El entrenador del Galaxy, Frank Yallop, confirmó que depende de la evolución que tenga la lesión para conocer si al final el próximo sábado va a poder jugar su primer partido con el equipo en un amistoso frente al Chelsea. "Estamos observando su evolución física día a día y la inflamación en el tobillo izquierdo no le ha desaparecido", comentó Yallop. "Confiamos en una recuperación rápida para que pueda participar en el partido del sábado".

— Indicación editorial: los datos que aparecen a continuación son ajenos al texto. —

## config.mk

```make
export PLATFORM = sky130hd
export DESIGN_NAME = div_seq
export DESIGN_NICKNAME = d
export VERILOG_FILES = /design/src/rtl/div_seq.sv
export SDC_FILE = /design/constraint.sdc
export NUM_CORES = 1
export LEC_CHECK = 0
export BUFFER_PORTS_ARGS = -buffer_cell sky130_fd_sc_hd__buf_2
export CAP_MARGIN = 10
export CORE_MARGIN = 3
export CORE_UTILIZATION = 40
export CTS_CLUSTER_DIAMETER = 80
export DETAILED_ROUTE_END_ITERATION = 10
export PLACE_DENSITY = 0.78
export SLEW_MARGIN = 10
export SYNTH_ARGS = -nofsm -noshare
export SYNTH_HDL_FRONTEND = slang
export SYNTH_SLANG_ARGS = --single-unit
```

## constraint.sdc

```tcl
create_clock -name clk -period 3.9 [get_ports clk]
set_input_delay 0.39 -clock clk [delete_from_list [all_inputs] [get_ports clk]]
set_output_delay 0.39 -clock clk [all_outputs]
set_load 0.05 [all_outputs]
```
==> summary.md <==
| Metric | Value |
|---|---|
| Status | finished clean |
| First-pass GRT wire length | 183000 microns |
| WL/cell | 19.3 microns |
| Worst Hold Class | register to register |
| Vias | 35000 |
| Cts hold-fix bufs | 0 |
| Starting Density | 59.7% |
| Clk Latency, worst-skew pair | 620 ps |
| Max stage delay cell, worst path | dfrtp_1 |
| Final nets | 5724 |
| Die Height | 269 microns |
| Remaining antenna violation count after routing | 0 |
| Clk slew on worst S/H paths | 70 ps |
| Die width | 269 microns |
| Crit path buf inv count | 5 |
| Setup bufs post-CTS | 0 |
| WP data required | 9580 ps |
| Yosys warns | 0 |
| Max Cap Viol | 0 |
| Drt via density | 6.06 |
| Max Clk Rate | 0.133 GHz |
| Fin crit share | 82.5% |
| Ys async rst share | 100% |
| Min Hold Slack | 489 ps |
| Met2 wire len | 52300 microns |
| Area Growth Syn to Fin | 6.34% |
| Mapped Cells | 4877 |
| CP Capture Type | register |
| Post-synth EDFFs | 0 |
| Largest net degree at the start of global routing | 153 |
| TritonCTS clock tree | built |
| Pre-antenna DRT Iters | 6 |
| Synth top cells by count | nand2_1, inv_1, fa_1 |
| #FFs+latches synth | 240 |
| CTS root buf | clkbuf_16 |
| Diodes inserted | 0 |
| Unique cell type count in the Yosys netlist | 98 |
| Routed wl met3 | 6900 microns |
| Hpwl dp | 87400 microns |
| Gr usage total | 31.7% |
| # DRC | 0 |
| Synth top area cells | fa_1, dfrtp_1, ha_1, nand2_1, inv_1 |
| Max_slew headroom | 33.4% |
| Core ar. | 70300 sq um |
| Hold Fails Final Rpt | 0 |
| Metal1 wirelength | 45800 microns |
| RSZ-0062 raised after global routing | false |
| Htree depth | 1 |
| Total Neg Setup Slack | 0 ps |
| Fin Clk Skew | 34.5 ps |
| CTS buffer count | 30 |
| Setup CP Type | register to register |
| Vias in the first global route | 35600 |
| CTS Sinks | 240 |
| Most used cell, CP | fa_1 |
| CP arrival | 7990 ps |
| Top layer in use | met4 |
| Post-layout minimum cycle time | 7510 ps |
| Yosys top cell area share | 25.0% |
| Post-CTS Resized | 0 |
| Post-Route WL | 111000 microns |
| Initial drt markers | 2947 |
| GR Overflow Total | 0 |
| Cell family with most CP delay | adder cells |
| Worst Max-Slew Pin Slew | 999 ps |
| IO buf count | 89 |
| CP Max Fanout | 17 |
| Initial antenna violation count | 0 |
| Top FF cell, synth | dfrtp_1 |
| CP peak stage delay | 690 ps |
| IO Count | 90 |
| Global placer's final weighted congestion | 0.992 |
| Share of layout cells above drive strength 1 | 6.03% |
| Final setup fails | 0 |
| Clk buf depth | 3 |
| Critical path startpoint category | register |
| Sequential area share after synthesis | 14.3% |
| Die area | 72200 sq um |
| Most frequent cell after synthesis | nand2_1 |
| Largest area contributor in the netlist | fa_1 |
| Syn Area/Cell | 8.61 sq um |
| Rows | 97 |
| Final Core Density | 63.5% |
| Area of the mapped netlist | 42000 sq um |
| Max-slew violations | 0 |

La condición física de Beckham es la gran preocupación de todos los que han participado en su inversión. El gerente general del Galaxy, Alexi Lalas, dijo que estaba recuperando, pero que todavía no estaba al ciento por ciento, que era el objetivo principal. "Nosotros queremos que salga a jugar y él desea hacerlo, pero tenemos que recordarles a los aficionados que es un ser humano y no un robot", declaró Lalas, el directivo que hasta ahora ha estado más preocupado en la explotación de la imagen y venta de camisetas de Beckham que en la marcha deportiva del equipo.
El partido, que será televisado por la cadena ESPN, forma parte de la llamada Serie Mundial de Fútbol, otra competición que se han inventado los directivos de la MLS para conseguir importantes ingresos económicos a través del deporte del fútbol profesional, algo que todavía no consiguen con la competición regular de la liga. Pero al margen de la lesión de Beckham, el otro aspecto nada positivo para los directivos del Galaxy fue comprobar que, aunque el primer entrenamiento de Beckham fue abierto al público, en las gradas del Home Depot Center sólo se dieron cita unos 1.000 aficionados.

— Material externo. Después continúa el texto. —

--- config.mk ---
export PLATFORM = sky130hd
export DESIGN_NAME = toysram_16x12_ctl_flat
export DESIGN_NICKNAME = d
export VERILOG_FILES = /design/src/rtl/toysram_16x12_ctl_if.sv /design/src/rtl/toysram_16x12_ctl.sv /design/src/flat_wrapper.sv
export SDC_FILE = /design/constraint.sdc
export NUM_CORES = 1
export LEC_CHECK = 0
export CAP_MARGIN = 20
export CORE_MARGIN = 2
export CORE_UTILIZATION = 35
export DETAILED_ROUTE_END_ITERATION = 6
export GPL_ROUTABILITY_DRIVEN = 0
export PLACE_DENSITY = 0.67
export SLEW_MARGIN = 20
export SYNTH_ARGS = -nofsm -noshare
export SYNTH_HDL_FRONTEND = slang
export SYNTH_SLANG_ARGS = --single-unit
--- constraint.sdc ---
create_clock -name clk -period 2.1 [get_ports clk]
set_input_delay 0.315 -clock clk [delete_from_list [all_inputs] [get_ports clk]]
set_output_delay 0.315 -clock clk [all_outputs]
set_load 0.005 [all_outputs]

Apenas un millar de aficionados en las gradas
Nada que ver con los 5.000 del día de su presentación, a la que también asistió su esposa Victoria y en la que recibió la nueva camiseta con el dorsal 23, que ya llevaban algunos aficionados puesta. El ambiente que ha generado la llegada de Beckham no parece sentar muy bien entre algunos de sus compañeros, como Quaras Kirk, quien lo definió como "insano". "Realmente todo esto es un circo, nosotros no estamos siendo utilizados, ni participamos, pero es algo grande", ironizó Kirk. Y es que los jugadores del Galaxy lo que desean es comenzar a tener una temporada normal como el resto de los equipos, que ya llevaban disputados dieciocho partidos mientras que ellos sólo doce y todo por esperar a que llegase Beckham y adecuar el calendario de la televisión. Beckhman, que apareció con el tobillo izquierdo vendado, se limitó a ejercitarse de manera suave y sólo participar en los ejercicios de toque de balón.

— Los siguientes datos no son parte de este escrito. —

[config.mk]
export PLATFORM = sky130hd
export DESIGN_NAME = iv_count_fifo_primitives_flat
export DESIGN_NICKNAME = d
export VERILOG_FILES = /design/src/rtl/iv_count_fifo_primitives_if.sv /design/src/rtl/iv_count_fifo_primitives.sv /design/src/flat_wrapper.sv
export SDC_FILE = /design/constraint.sdc
export NUM_CORES = 1
export LEC_CHECK = 0
export ABC_AREA = 1
export BUFFER_PORTS_ARGS = -buffer_cell sky130_fd_sc_hd__buf_2
export CAP_MARGIN = 5
export CORE_UTILIZATION = 31
export DETAILED_ROUTE_END_ITERATION = 12
export GPL_TIMING_DRIVEN = 0
export PLACE_DENSITY = 0.53
export RECOVER_POWER = 50
export REMOVE_ABC_BUFFERS = 1
export SYNTH_ARGS = -nofsm -noshare
export SYNTH_HDL_FRONTEND = slang
export SYNTH_SLANG_ARGS = --single-unit
export TNS_END_PERCENT = 20
[constraint.sdc]
create_clock -name clk -period 7.24 [get_ports clk]
set_clock_uncertainty 0.15 [all_clocks]
set_input_delay 0 -clock clk [delete_from_list [all_inputs] [get_ports clk]]
set_output_delay 0 -clock clk [all_outputs]
set_load 0.05 [all_outputs]
[src/rtl/iv_count_fifo_primitives_if.sv]
// iv_count_fifo_primitives_if: valid/ready push and pop handshake of the header FIFO.
interface iv_count_fifo_primitives_if #(
    parameter int FifoWidth = 32
) ();
    logic [FifoWidth-1:0] in_data;
    logic                 in_valid;
    logic                 in_accept;
    logic [FifoWidth-1:0] out_data;
    logic                 out_send;
    logic                 out_ready;
    modport master (
        output in_data, in_valid, out_ready,
        input  in_accept, out_data, out_send
    );
    modport slave (
        input  in_data, in_valid, out_ready,
        output in_accept, out_data, out_send
    );
endinterface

Por su parte, Landon Donovan, hasta ahora la estrella del equipo, advirtió que un solo jugador no puede cambiar por completo al equipo. "El fútbol no es como el deporte del baloncesto, donde un jugador sí puede hacer la diferencia", explicó Donovan. "David es un buen jugador, pero nosotros tenemos que acompañarle haciendo nuestro trabajo", agregó. Donovan reconoció que la atención mundial que había generado el fichaje de Beckham era buena para el equipo, pero que ahora había llegado la hora de trabajar. En cuanto a la impresión que le había generado Beckham en su primer día de entrenamiento, Donovan dijo que le había confirmado todas las cosas buenas que le dijeron de su persona. "Es una gran persona, lo había escuchado de otros, pero ahora lo he podido confirmar", destacó Donovan.
El resto de los jugadores del Galaxy reconocieron que se sentían algo marginados con el trato que daba la Prensa a Beckham, pero que lo entendían por la fama del nuevo compañero. Sin embargo, también destacaron que el vestuario había sido con ellos todo un caballero y ya se gastaban bromas cuando iban a hacer un lanzamiento de falta, una de las especializaciones de Beckham.